妹尾隆一郎の自筆原稿
妹尾隆一郎
1949年に生まれた僕は、祖母中心に育てられ、幼少期を過ごして来た。音楽的な面で非常に強い影響を受けた。祖母は芝居好きで、僕がまだ幼稚園に通う以前から、毎晩添い寝をしてもらっていて、祖母は布団に入ってから9時45分になると、ラジオを消して「さあ、寝ようか」という毎日を過ごしているうちに、三味線の絶妙なバチ捌きやメロディーがストーリーを大いに盛り上げる素晴らしい演芸に子供ながらに感動したのを覚えている。僕の音楽の原点は『浪花節』であった。
『BLUES』との本格的な出会い
僕の高校時代(1960年代)は日本でも盛んに洋楽が持て囃され、ありとあらゆる英米系の、過去には存在しなかった(と当時の日本では思われていたに違いない)、新しい音楽が次々に湧いて出て来ていた。つまり洋楽とは英語で歌われる音楽であった。

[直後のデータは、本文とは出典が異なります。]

**config.mk**
```make
export PLATFORM = sky130hd
export DESIGN_NAME = pid_position_controller
export DESIGN_NICKNAME = d
export VERILOG_FILES = /design/src/rtl/pidpc_pkg.sv /design/src/rtl/pidpc_ctrl.sv /design/src/rtl/pidpc_datapath.sv /design/src/rtl/pid_position_controller.sv
export SDC_FILE = /design/constraint.sdc
export NUM_CORES = 2
export LEC_CHECK = 0
export BUFFER_PORTS_ARGS = -buffer_cell sky130_fd_sc_hd__clkbuf_2
export CAP_MARGIN = 0
export CORE_MARGIN = 4
export CORE_UTILIZATION = 50
export DETAILED_ROUTE_END_ITERATION = 7
export GPL_ROUTABILITY_DRIVEN = 0
export PLACE_DENSITY = 0.68
export SETUP_SLACK_MARGIN = 0.05
export SYNTH_ARGS = -nofsm -noshare
export SYNTH_HDL_FRONTEND = slang
export SYNTH_SLANG_ARGS = --single-unit
```
**constraint.sdc**
```tcl
create_clock -name aclk -period 9.7 [get_ports aclk]
set_input_delay 1.455 -clock aclk [delete_from_list [all_inputs] [get_ports aclk]]
set_output_delay 1.455 -clock aclk [all_outputs]
set_load 0.1 [all_outputs]
```
## config.mk

```make
export PLATFORM = sky130hd
export DESIGN_NAME = rmq_sqrt
export DESIGN_NICKNAME = d
export VERILOG_FILES = /design/src/rtl/core/rmq_pkg.sv /design/src/rtl/core/rmq_sqrt.sv
export SDC_FILE = /design/constraint.sdc
export NUM_CORES = 1
export LEC_CHECK = 0
export BUFFER_PORTS_ARGS = -buffer_cell sky130_fd_sc_hd__clkbuf_2
export CAP_MARGIN = 20
export CORE_MARGIN = 1.5
export CORE_UTILIZATION = 25
export CTS_BUF_LIST = sky130_fd_sc_hd__clkbuf_4 sky130_fd_sc_hd__clkbuf_8
export DETAILED_ROUTE_END_ITERATION = 8
export HOLD_SLACK_MARGIN = 0.1
export PLACE_DENSITY = 0.47
export SLEW_MARGIN = 20
export SYNTH_ARGS = -nofsm -noshare
export SYNTH_HDL_FRONTEND = slang
export SYNTH_SLANG_ARGS = --single-unit
```

## constraint.sdc

```tcl
create_clock -name clk_i -period 3.3 [get_ports clk_i]
set_input_delay 0.99 -clock clk_i [delete_from_list [all_inputs] [get_ports clk_i]]
set_output_delay 0.99 -clock clk_i [all_outputs]
set_load 0.03 [all_outputs]
```

## src/rtl/core/rmq_pkg.sv

```systemverilog
`timescale 1ns / 1ps

package rmq_pkg;

  // Field format
  localparam int DataWidth = 16;
  localparam int FracBits  = DataWidth - 2;

  // Internal widths
  localparam int SumW  = DataWidth + 3;      // signed trace sums
  localparam int PivW  = DataWidth + 1;      // largest sum, always positive
  localparam int DiffW = DataWidth + 1;      // signed off-diagonal terms
  localparam int RadW  = 2 * DataWidth;      // radicand, padded to even width
  localparam int RootW = DataWidth;          // pivot root
  localparam int DvdW  = 2 * DataWidth - 1;  // rounded dividend
  localparam int QuoW  = DataWidth + 1;      // quotient magnitude

  // Pipeline depth: front stage, one stage per root bit, one per quotient bit, output
  localparam int Latency = 1 + RootW + QuoW + 1;

  typedef enum logic [1:0] {
    PIV_W,
    PIV_X,
    PIV_Y,
    PIV_Z
  } pivot_e;

  // Words riding along with the root pipeline
  typedef struct packed {
    pivot_e                   piv;
    logic signed [DiffW-1:0]  d0;
    logic signed [DiffW-1:0]  d1;
    logic signed [DiffW-1:0]  d2;
  } side_t;

  typedef struct packed {
    logic [RootW+1:0] rem;
    logic [RootW-1:0] root;
    logic [RadW-1:0]  rad;
  } sqrt_t;

  typedef struct packed {
    logic [RootW-1:0] rem;
    logic [DvdW-1:0]  dvd;
    logic [QuoW-1:0]  quo;
  } div_t;

  // One bit of the digit-by-digit square root
  function automatic sqrt_t sqrt_step(sqrt_t s);
    logic [RootW+1:0] rem2;
    logic [RootW+1:0] trial;
    sqrt_t            r;
    rem2  = {s.rem[RootW-1:0], s.rad[RadW-1 -: 2]};
    trial = {s.root, 2'b01};
    r.rad = {s.rad[RadW-3:0], 2'b00};
    if (rem2 >= trial) begin
      r.rem  = rem2 - trial;
      r.root = {s.root[RootW-2:0], 1'b1};
    end else begin
      r.rem  = rem2;
      r.root = {s.root[RootW-2:0], 1'b0};
    end
    return r;
  endfunction

  // One bit of restoring division by m
  function automatic div_t div_step(div_t s, logic [RootW-1:0] m);
    logic [RootW:0] rem2;
    div_t           r;
    rem2  = {s.rem, s.dvd[DvdW-1]};
    r.dvd = {s.dvd[DvdW-2:0], 1'b0};
    if (rem2 >= {1'b0, m}) begin
      r.rem = RootW'(rem2 - {1'b0, m});
      r.quo = {s.quo[QuoW-2:0], 1'b1};
    end else begin
      r.rem = rem2[RootW-1:0];
      r.quo = {s.quo[QuoW-2:0], 1'b0};
    end
    return r;
  endfunction

endpackage

```

## src/rtl/core/rmq_sqrt.sv

```systemverilog
`timescale 1ns / 1ps

module rmq_sqrt (
  input  logic                            clk_i,
  input  logic                            rst_ni,
  input  logic                            valid_i,
  input  logic [rmq_pkg::PivW-1:0]        s_i,
  input  rmq_pkg::side_t                  side_i,
  output logic                            valid_o,
  output logic [rmq_pkg::RootW-1:0]       m_o,
  output rmq_pkg::side_t                  side_o
);

  localparam int N = rmq_pkg::RootW;

  rmq_pkg::sqrt_t init;
  rmq_pkg::sqrt_t st_q   [N];
  rmq_pkg::side_t side_q [N];
  logic [N-1:0]   valid_q;

  // Radicand is the sum scaled by 2^F
  always_comb begin
    init.rem  = '0;
    init.root = '0;
    init.rad  = rmq_pkg::RadW'({s_i, rmq_pkg::FracBits'(0)});
  end

  always_ff @(posedge clk_i or negedge rst_ni) begin
    if (!rst_ni) begin
      valid_q <= '0;
    end else begin
      valid_q <= {valid_q[N-2:0], valid_i};
    end
  end

  // One root bit per stage
  always_ff @(posedge clk_i) begin
    st_q[0]   <= rmq_pkg::sqrt_step(init);
    side_q[0] <= side_i;
    for (int k = 1; k < N; k++) begin
      st_q[k]   <= rmq_pkg::sqrt_step(st_q[k-1]);
      side_q[k] <= side_q[k-1];
    end
  end

  assign valid_o = valid_q[N-1];
  assign m_o     = st_q[N-1].root;
  assign side_o  = side_q[N-1];

endmodule

```

==> flow_metrics.py <==
metrics = {
    "outcome": {
        "status": "complete, no violations",
    },
    "grt": {
        "grt_max_degree": 26,
        "grt_pass1_vias": 17600,
        "busiest_layer": "met2",
        "antenna_found_initial": 1,
        "grt.met2_usage": 0.1043,
        "met3_usage": 0.02979,
        "grt_use_total": 0.06894,
        "grt_use_met1": 0.07968,
        "grt_pass1_wl_um": 80700,
        "gr-total-overflow": 0,
    },
    "clock_network": {
        "path_clk_slew_ns": 0.06,
        "clock_latency_ns": 0.88,
        "cts-resized-gates": 0,
        "cts.sinks": 1284,
        "htreeDepth": 4,
        "root_buffer": "clkbuf_8",
        "cts_tree": "yes",
        "cts_buffer_depth": 3,
        "cts_buffers": 205,
    },
    "power_and_ir_drop": {
        "peakVddDrop_v": 0.0003639,
        "power_mw": 36.43,
        "powerDensity_nw_per_um2": 845.4,
        "leakage_nw": 18.97,
    },
    "setup_path": {
        "worstPathRequired_ns": 4.05,
        "cp.arrival_ns": 3.59,
        "crit_path_start": "st_q[1][239]",
        "r2r_start": "st_q[1][239]",
        "critPathMostFrequentCell": "inv_1",
        "critical_path_class": "reg -> reg",
        "cp_cell_sequence": "inv_1, ha_1, inv_1, fa_1, nor2b_1, o31a_1, o41ai_2, o21ai_2, nor4_4, buf_4, mux2_2",
        "r2r-end": "st_q[1][311]",
        "cp_slowest_stage_delay_ns": 0.42,
        "cp_max_fo": 13,
        "cp_num_buf_inv": 3,
        "slowest_stage": "o41ai_2",
        "crit_cells": 11,
        "critPathCapture": "st_q[1][311]",
        "r2r_cells": 11,
        "crit_family": "compound AO/OA/AOI/OAI gates",
        "end_kind": "flip-flop",
        "cp-start-kind": "flip-flop",
        "reg2reg_slack_ns": 0.46,
    },
    "sta": {
        "final-setup-viol-count": 0,
        "rsz0062_at_grt": "false",
        "hold_violations": 0,
        "slew_viol_final": 0,
        "max_slew_margin": 0.4464,
        "setup_tns_ns": 0,
        "fin_crit_sh": 0.8611,
        "fmax_mhz": 351.9,
        "tightest_slew_ns": 0.8283,
        "hold_slack_ns": 0.2908,
        "layout_min_cycle_time_ns": 2.842,
        "fin_skew_ns": 0.05148,
    },
    "yosys": {
        "syn-num-nets": 2861,
        "postSynthCellCount": 2645,
        "synth_top_area_share": 0.7200,
        "synth_warnings": 0,
        "synth_area_leaders": "dfxtp_1 72%, ha_1 4.9%, mux2_2 2.0%",
        "ys_types": 86,
        "synth_commonest_cells": "1268 x dfxtp_1, 174 x inv_1, 137 x ha_1",
        "synth_most_common_cell": "dfxtp_1",
        "synth-main-ff-cell": "dfxtp_1",
        "ys_seq_elements": 1284,
        "synth_edf_count": 0,
        "seq_area_frac_synth": 0.7314,
        "yosys.area.top_type": "dfxtp_1",
        "syn-cell-area_um2": 35250,
        "async_flop_share": 0.01246,
        "syn_avg_cell_area_um2": 13.33,
    },
    "route": {
        "postRouteAntennaNets": 0,
        "dr.pass1.iters": 6,
        "wl_per_cell_um": 9.740,
        "drt_iter0_drc": 649,
        "vias_per_cell": 3.584,
        "wl_um": 48930,
        "vias": 18010,
        "drcViolationCount": 0,
    },
    "die": {
        "pin_count": 143,
        "rows": 137,
        "die_w_um": 378.5,
        "initial_core_util": 0.2523,
        "die_area_um2": 143300,
        "core_um2": 139700,
        "die_h_um": 378.5,
    },
    "placement": {
        "dp.final_hpwl_um": 30930,
        "port_buffers": 142,
        "gp_congestion": 0.7635,
    },
    "run": {
        "drv_cap": 0,
    },
    "hold_path": {
        "hold_path_class": "reg -> reg",
    },
    "finish": {
        "fin_nets": 3206,
        "fin_util": 0.3084,
        "syn_to_final_growth_pct": 22.21,
        "layout-drive-gt1-share": 0.1942,
    },
}
[cells by family (layout without fill, tap and decap cells)]
family / after synthesis / after routing / synth area share
XOR/XNOR: 130 / 130 / 0.03230
flip-flops: 1284 / 1284 / 0.7314
AO/OA/AOI/OAI: 346 / 346 / 0.06449
AND/OR/NAND/NOR: 406 / 406 / 0.06090
adder cells (fa/ha/maj): 143 / 143 / 0.05203
multiplexers: 73 / 73 / 0.02296
other: 1 / 2 / 0.0001064
buffers and inverters: 262 / 764 / 0.03581
[report_power, final]
part / switching [mW] / internal, mW / total (mW)
clock: 6.07 / 8.22 / 14.3
combinational: 2.11 / 2.06 / 4.17
sequential: 0.810 / 17.2 / 18.0
[area by class of cell]
cell class	instances	area, um^2
multi-input cells	1099	8207
repair buffers	225	1514
inverters	175	656.9
fillers	14100	96620
diodes	1	2.502
well taps	1876	2347
flip-flops and latches	1284	25780
clock buffers	317	4006
clock inverters	47	566.8
[how the worst min path moves through the flow]
| stage | from | endpoint | slack, ns | depth (start not counted) |
|---|---|---|---|---|
| after floorplan | side_q[0][47] | side_q[0][100] | 0.31 | 0 |
| after CTS | side_q[0][195] | side_q[0][248] | 0.28 | 0 |
| final | side_q[0][195] | side_q[0][248] | 0.29 | 0 |
| after global placement | side_q[0][352] | side_q[0][405] | 0.31 | 0 |
| after global routing | side_q[0][195] | side_q[0][248] | 0.29 | 0 |
| after detailed placement | side_q[0][97] | side_q[0][150] | 0.31 | 0 |
[what timing repair did]
action                    in CTS  in global routing
setup buffers                  0                  0
hold endpoints to repair      87                  0
hold buffers                  72                  0
[layout by cell type (no fill, tap or decap), types with 9 or more instances in the layout]
master and instances:
and3_1 10, a21o_1 23, xnor2_1 71, xor2_1 59
nor2b_1 22, clkbuf_2 142, buf_4 11, o31a_1 10
a211oi_1 12, o31ai_1 14, mux2i_1 10, dfxtp_1 1268
nand2_1 66, o21ai_0 79, o21a_1 31, or3_1 13
dfrtp_1 16, clkbuf_8 260, clkbuf_4 57, a21oi_1 87
nand2b_1 18, or2_2 9, mux2_2 62, nor4_1 20
o211ai_1 14, a21boi_0 9, clkinv_2 21, nor3_1 33
nor2_1 123, dlygate4sd3_1 72, ha_1 137, o2111ai_1 11
inv_1 174, nand3_1 28
[flip-flops by register name, indices dropped and copies added (netlist names)]
register,count
valid_q,16
st_q,420
side_q,848
[stage by stage]
stage	worst slack, ns	std cells	instance area (um^2)
6_report	0.4585	5024	43090
5_1_grt	0.2384	5024	43090
4_1_cts	0.4152	5023	43080
3_5_place_dp	0.4112	4587	37790
3_3_place_gp	0.4894	4587	37790
2_1_floorplan	0.7080	2645	35250
[per-layer routing]
layer,wire length [um],share of wire,vias up
li1,-,-,9489
met1,22630,0.46,8019
met2,21310,0.44,345
met3,3033,0.062,152
met4,1958,0.040,0
met5,0,0,-
Power figures use the tool's default switching activity.
$ cat src/rtl/core/rmq_pkg.sv
`timescale 1ns / 1ps

package rmq_pkg;

  // Field format
  localparam int DataWidth = 16;
  localparam int FracBits  = DataWidth - 2;

  // Internal widths
  localparam int SumW  = DataWidth + 3;      // signed trace sums
  localparam int PivW  = DataWidth + 1;      // largest sum, always positive
  localparam int DiffW = DataWidth + 1;      // signed off-diagonal terms
  localparam int RadW  = 2 * DataWidth;      // radicand, padded to even width
  localparam int RootW = DataWidth;          // pivot root
  localparam int DvdW  = 2 * DataWidth - 1;  // rounded dividend
  localparam int QuoW  = DataWidth + 1;      // quotient magnitude

  // Pipeline depth: front stage, one stage per root bit, one per quotient bit, output
  localparam int Latency = 1 + RootW + QuoW + 1;

  typedef enum logic [1:0] {
    PIV_W,
    PIV_X,
    PIV_Y,
    PIV_Z
  } pivot_e;

  // Words riding along with the root pipeline
  typedef struct packed {
    pivot_e                   piv;
    logic signed [DiffW-1:0]  d0;
    logic signed [DiffW-1:0]  d1;
    logic signed [DiffW-1:0]  d2;
  } side_t;

  typedef struct packed {
    logic [RootW+1:0] rem;
    logic [RootW-1:0] root;
    logic [RadW-1:0]  rad;
  } sqrt_t;

  typedef struct packed {
    logic [RootW-1:0] rem;
    logic [DvdW-1:0]  dvd;
    logic [QuoW-1:0]  quo;
  } div_t;

  // One bit of the digit-by-digit square root
  function automatic sqrt_t sqrt_step(sqrt_t s);
    logic [RootW+1:0] rem2;
    logic [RootW+1:0] trial;
    sqrt_t            r;
    rem2  = {s.rem[RootW-1:0], s.rad[RadW-1 -: 2]};
    trial = {s.root, 2'b01};
    r.rad = {s.rad[RadW-3:0], 2'b00};
    if (rem2 >= trial) begin
      r.rem  = rem2 - trial;
      r.root = {s.root[RootW-2:0], 1'b1};
    end else begin
      r.rem  = rem2;
      r.root = {s.root[RootW-2:0], 1'b0};
    end
    return r;
  endfunction

  // One bit of restoring division by m
  function automatic div_t div_step(div_t s, logic [RootW-1:0] m);
    logic [RootW:0] rem2;
    div_t           r;
    rem2  = {s.rem, s.dvd[DvdW-1]};
    r.dvd = {s.dvd[DvdW-2:0], 1'b0};
    if (rem2 >= {1'b0, m}) begin
      r.rem = RootW'(rem2 - {1'b0, m});
      r.quo = {s.quo[QuoW-2:0], 1'b1};
    end else begin
      r.rem = rem2[RootW-1:0];
      r.quo = {s.quo[QuoW-2:0], 1'b0};
    end
    return r;
  endfunction

endpackage

$ cat src/rtl/core/rmq_front.sv
`timescale 1ns / 1ps

module rmq_front (
  input  logic                                  clk_i,
  input  logic                                  rst_ni,
  input  logic                                  valid_i,
  input  logic signed [rmq_pkg::DataWidth-1:0]  r00_i,
  input  logic signed [rmq_pkg::DataWidth-1:0]  r01_i,
  input  logic signed [rmq_pkg::DataWidth-1:0]  r02_i,
  input  logic signed [rmq_pkg::DataWidth-1:0]  r10_i,
  input  logic signed [rmq_pkg::DataWidth-1:0]  r11_i,
  input  logic signed [rmq_pkg::DataWidth-1:0]  r12_i,
  input  logic signed [rmq_pkg::DataWidth-1:0]  r20_i,
  input  logic signed [rmq_pkg::DataWidth-1:0]  r21_i,
  input  logic signed [rmq_pkg::DataWidth-1:0]  r22_i,
  output logic                                  valid_o,
  output logic        [rmq_pkg::PivW-1:0]       s_o,
  output rmq_pkg::side_t                        side_o
);

  localparam int SW = rmq_pkg::SumW;
  localparam int DW = rmq_pkg::DiffW;
  localparam logic signed [SW-1:0] One = SW'(1) <<< rmq_pkg::FracBits;

  logic signed [SW-1:0] a00, a11, a22;
  logic signed [SW-1:0] sw, sx, sy, sz, sbest;
  logic signed [DW-1:0] dwx, dwy, dwz, dxy, dxz, dyz;
  rmq_pkg::pivot_e      piv;
  rmq_pkg::side_t       side_d, side_q;
  logic [rmq_pkg::PivW-1:0] s_d, s_q;
  logic                 valid_q;

  // Trace sums and off-diagonal terms
  always_comb begin
    a00 = SW'(r00_i);
    a11 = SW'(r11_i);
    a22 = SW'(r22_i);
    sw  = One + a00 + a11 + a22;
    sx  = One + a00 - a11 - a22;
    sy  = One - a00 + a11 - a22;
    sz  = One - a00 - a11 + a22;
    dwx = DW'(r21_i) - DW'(r12_i);
    dwy = DW'(r02_i) - DW'(r20_i);
    dwz = DW'(r10_i) - DW'(r01_i);
    dxy = DW'(r10_i) + DW'(r01_i);
    dxz = DW'(r02_i) + DW'(r20_i);
    dyz = DW'(r21_i) + DW'(r12_i);
  end

  // Pick the largest, earlier candidate wins a tie
  always_comb begin
    piv   = rmq_pkg::PIV_W;
    sbest = sw;
    if (sbest < sx) begin
      piv   = rmq_pkg::PIV_X;
      sbest = sx;
    end
    if (sbest < sy) begin
      piv   = rmq_pkg::PIV_Y;
      sbest = sy;
    end
    if (sbest < sz) begin
      piv   = rmq_pkg::PIV_Z;
      sbest = sz;
    end
    s_d        = sbest[rmq_pkg::PivW-1:0];
    side_d.piv = piv;
    // lanes: the three non-pivot components in order x, y, z, w
    case (piv)
      rmq_pkg::PIV_W: begin
        side_d.d0 = dwx;
        side_d.d1 = dwy;
        side_d.d2 = dwz;
      end
      rmq_pkg::PIV_X: begin
        side_d.d0 = dxy;
        side_d.d1 = dxz;
        side_d.d2 = dwx;
      end
      rmq_pkg::PIV_Y: begin
        side_d.d0 = dxy;
        side_d.d1 = dyz;
        side_d.d2 = dwy;
      end
      default: begin
        side_d.d0 = dxz;
        side_d.d1 = dyz;
        side_d.d2 = dwz;
      end
    endcase
  end

  always_ff @(posedge clk_i or negedge rst_ni) begin
    if (!rst_ni) begin
      valid_q <= 1'b0;
    end else begin
      valid_q <= valid_i;
    end
  end

  always_ff @(posedge clk_i) begin
    s_q    <= s_d;
    side_q <= side_d;
  end

  assign valid_o = valid_q;
  assign s_o     = s_q;
  assign side_o  = side_q;

endmodule

$ cat config.mk
export PLATFORM = sky130hd
export DESIGN_NAME = rmq_front
export DESIGN_NICKNAME = d
export VERILOG_FILES = /design/src/rtl/core/rmq_pkg.sv /design/src/rtl/core/rmq_front.sv
export SDC_FILE = /design/constraint.sdc
export NUM_CORES = 1
export LEC_CHECK = 0
export ABC_CLOCK_PERIOD_IN_PS = 800
export BUFFER_PORTS_ARGS = -buffer_cell sky130_fd_sc_hd__buf_4
export CAP_MARGIN = 20
export CORE_MARGIN = 8
export CORE_UTILIZATION = 47
export CTS_CLUSTER_DIAMETER = 50
export CTS_CLUSTER_SIZE = 28
export DETAILED_ROUTE_END_ITERATION = 6
export PLACE_DENSITY = 0.76
export SLEW_MARGIN = 20
export SYNTH_ARGS = -nofsm -noshare
export SYNTH_HDL_FRONTEND = slang
export SYNTH_SLANG_ARGS = --single-unit
export TNS_END_PERCENT = 50
$ cat constraint.sdc
create_clock -name clk_i -period 0.8 [get_ports clk_i]
set_input_delay 0.12 -clock clk_i [delete_from_list [all_inputs] [get_ports clk_i]]
set_output_delay 0.12 -clock clk_i [all_outputs]
set_load 0.01 [all_outputs]
==> impl_metrics.env, run 1 <==
export IMPL_status="finished with violations"
export IMPL_violations="negative setup slack"
export IMPL_slew_violations=0
export IMPL_gp_congestion=0.925
export IMPL_grt_max_degree=33
export IMPL_cts_tree="built"
export IMPL_critical_path_required_ns=1.05
export IMPL_fin_crit_ns=9.95
export IMPL_cts_htree_levels=3
export IMPL_synth_warnings=0
export IMPL_final_layout_size_suffix_gt1_frac=0.456
export IMPL_hp_class="in -> async"
export IMPL_finalWorstSetupSlack_ns=-9.15
export IMPL_critPathLaunch="r00_i[3]"
export IMPL_nets=2987
export IMPL_slew_headroom=0.487
export IMPL_cp_slowest_cell="xnor2_1"
export IMPL_numCtsBuffers=9
export IMPL_clockBufferDepth=2
export IMPL_grt_pass1_vias=16841
export IMPL_n_antenna_cell=0
export IMPL_worst_pin_slew_ns=0.766
export IMPL_vias=17836
export IMPL_tns_ns=-639.61
export IMPL_synthTopCellsByArea="ha_1 (21%), fa_1 (11%), dfxtp_1 (10%)"
export IMPL_yosysTopAreaCellShare=0.207
export IMPL_syn_area_per_cell_sq_um=8.13
export IMPL_place_hpwl_um=42800
export IMPL_synthArstFlopShare=0.0141
export IMPL_path_class="in -> reg"
export IMPL_die_y_um=187
export IMPL_synth_cell_types=82
export IMPL_antenna_found_initial=1
export IMPL_grt_first_pass_wirelength_um=86000
export IMPL_grt_overflow=0
export IMPL_synth_edff_count=0
export IMPL_cp_max_fo=6
export IMPL_dieArea_sq_um=35100
export IMPL_drtAntennaViolNets=0
export IMPL_ys_flop_type="dfxtp_1"
export IMPL_max_freq_ghz=0.101
export IMPL_grt_total_usage=0.298
export IMPL_vias_per_cell=6.10
export IMPL_fp_coreArea_sq_um=28800
export IMPL_cts_root_buf="clkbuf_16"
export IMPL_first_iter_violations=2027
export IMPL_synth_seq_area_share=0.104
export IMPL_cts_sinks=71
export IMPL_placementRows=62
export IMPL_final_cells=2925
export IMPL_pin_count=218
export IMPL_synth_nets=2145
export IMPL_setup_viol=141
export IMPL_ys_top_cells_by_count="ha_1 (228), inv_1 (197), a21oi_1 (144)"
export IMPL_dp_cells=2840
export IMPL_startpoint_type="input port"
export IMPL_drt_total_wl_um=65700
export IMPL_wl_per_cell_um=22.5
export IMPL_io_buffers=217
export IMPL_fin_crit_sh=12.4
export IMPL_synth_top_cell_by_area="ha_1"
export IMPL_drc=0
export IMPL_synthCells=1695
export IMPL_drt_pass1_iter_count=6
export IMPL_synth_area_sq_um=13800
export IMPL_rsz0062_at_grt="yes"
export IMPL_worstSetupEndpointType="register"
export IMPL_clk_pin_slew_ns=0.05
export IMPL_initial_core_util=0.479
export IMPL_synth_most_common_cell="ha_1"
export IMPL_final_hold_violation_count=0
export IMPL_crit_top_cell="a211oi_2"
export IMPL_ys_ff_latch=71
export IMPL_area_delta_synth_final_pct=64.1
export IMPL_die_w_um=187
export IMPL_max_stage_delay_ns=0.58
export IMPL_cp_data_arrival_time_ns=10.19
export IMPL_drv_cap=0
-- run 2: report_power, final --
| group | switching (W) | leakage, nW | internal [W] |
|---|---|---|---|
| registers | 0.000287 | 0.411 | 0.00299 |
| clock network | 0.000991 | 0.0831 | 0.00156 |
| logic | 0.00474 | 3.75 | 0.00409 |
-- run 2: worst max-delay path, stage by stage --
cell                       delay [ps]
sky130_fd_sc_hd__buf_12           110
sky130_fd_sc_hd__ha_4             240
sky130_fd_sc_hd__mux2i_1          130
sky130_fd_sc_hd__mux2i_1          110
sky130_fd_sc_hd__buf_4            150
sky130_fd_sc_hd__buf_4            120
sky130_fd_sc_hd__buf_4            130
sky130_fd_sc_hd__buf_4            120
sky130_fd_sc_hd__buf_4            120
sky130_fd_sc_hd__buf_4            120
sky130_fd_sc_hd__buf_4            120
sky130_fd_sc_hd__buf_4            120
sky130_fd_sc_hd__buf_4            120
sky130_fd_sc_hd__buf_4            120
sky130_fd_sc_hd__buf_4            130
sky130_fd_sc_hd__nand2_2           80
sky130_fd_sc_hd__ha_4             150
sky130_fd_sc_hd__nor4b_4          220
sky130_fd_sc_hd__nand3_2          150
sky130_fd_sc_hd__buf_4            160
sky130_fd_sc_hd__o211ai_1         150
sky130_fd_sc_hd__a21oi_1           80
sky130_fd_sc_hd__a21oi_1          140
## config.mk

```make
export PLATFORM = sky130hd
export DESIGN_NAME = setpoint_transition_ramp_core
export DESIGN_NICKNAME = d
export VERILOG_FILES = /design/src/hw/rtl/spr_pkg.sv /design/src/hw/rtl/spr_divider.sv /design/src/hw/rtl/spr_atan_lut.sv /design/src/hw/rtl/spr_csr.sv /design/src/hw/rtl/setpoint_transition_ramp_core.sv
export SDC_FILE = /design/constraint.sdc
export NUM_CORES = 2
export LEC_CHECK = 0
export BUFFER_PORTS_ARGS = -buffer_cell sky130_fd_sc_hd__buf_4
export CAP_MARGIN = 20
export CORE_MARGIN = 2
export CORE_UTILIZATION = 58
export DETAILED_ROUTE_END_ITERATION = 7
export GPL_TIMING_DRIVEN = 1
export HOLD_SLACK_MARGIN = 0.05
export PLACE_DENSITY = 0.79
export SETUP_SLACK_MARGIN = 0.1
export SLEW_MARGIN = 20
export SYNTH_ARGS = -nofsm -noshare
export SYNTH_HDL_FRONTEND = slang
export SYNTH_SLANG_ARGS = --single-unit
```

## constraint.sdc

```tcl
create_clock -name clock -period 9.59 [get_ports clock]
set_clock_uncertainty 0.15 [all_clocks]
set_input_delay 0.4795 -clock clock [delete_from_list [all_inputs] [get_ports clock]]
set_output_delay 0.4795 -clock clock [all_outputs]
set_load 0.01 [all_outputs]
```
[src/sv/ffrp_pkg.sv]
package ffrp_pkg;

  localparam int GRID_SIZE_DEF = 16;

  localparam int CFG_W     = 5;
  localparam int CFG_IDX_W = 1;
  localparam int DIM_W     = 4;
  localparam int ID_W      = 8;

  localparam logic [CFG_IDX_W-1:0] REG_GRID_COLS = 1'b0;
  localparam logic [CFG_IDX_W-1:0] REG_GRID_ROWS = 1'b1;

  localparam logic [CFG_W-1:0] GRID_COLS_RST = 5'd6;
  localparam logic [CFG_W-1:0] GRID_ROWS_RST = 5'd6;

  localparam logic OP_CLEAR = 1'b0;
  localparam logic OP_PLACE = 1'b1;

  localparam logic [ID_W-1:0] ID_FIRST = 8'd1;
  localparam logic [ID_W-1:0] ID_MAX   = 8'd255;

endpackage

ごく一部の日本人だけが、多分『Jazz』などの関連から『BLUES』という音楽の存在を知っているだけで、当時の日本では『BLUES』を聴く事など出来ようもない状態であった筈にも関らず、計らずも僕は、偶然にも僕は大学在学中に神田の『カントリー&ウェスタン』専門店で『フォークウェイズ』というレーベルから発売されていた『サニー・テリー』の独奏や『ウォッシュボードサム』の独奏などを知らずに『 BLUES』の原点と言える音源を、それが『BLUES』というものだとも思わず手に入れていた。その素朴で強烈なエネルギーに訳も分からず魅了されていた。
というのも、僕は又しても偶然大学では『フォークソング研究会』に入部していて、ウッドベースを担当。その部の性質上、僕のバンドは『ブルーグラスバンド』でトラッド中心に練習していたのだ。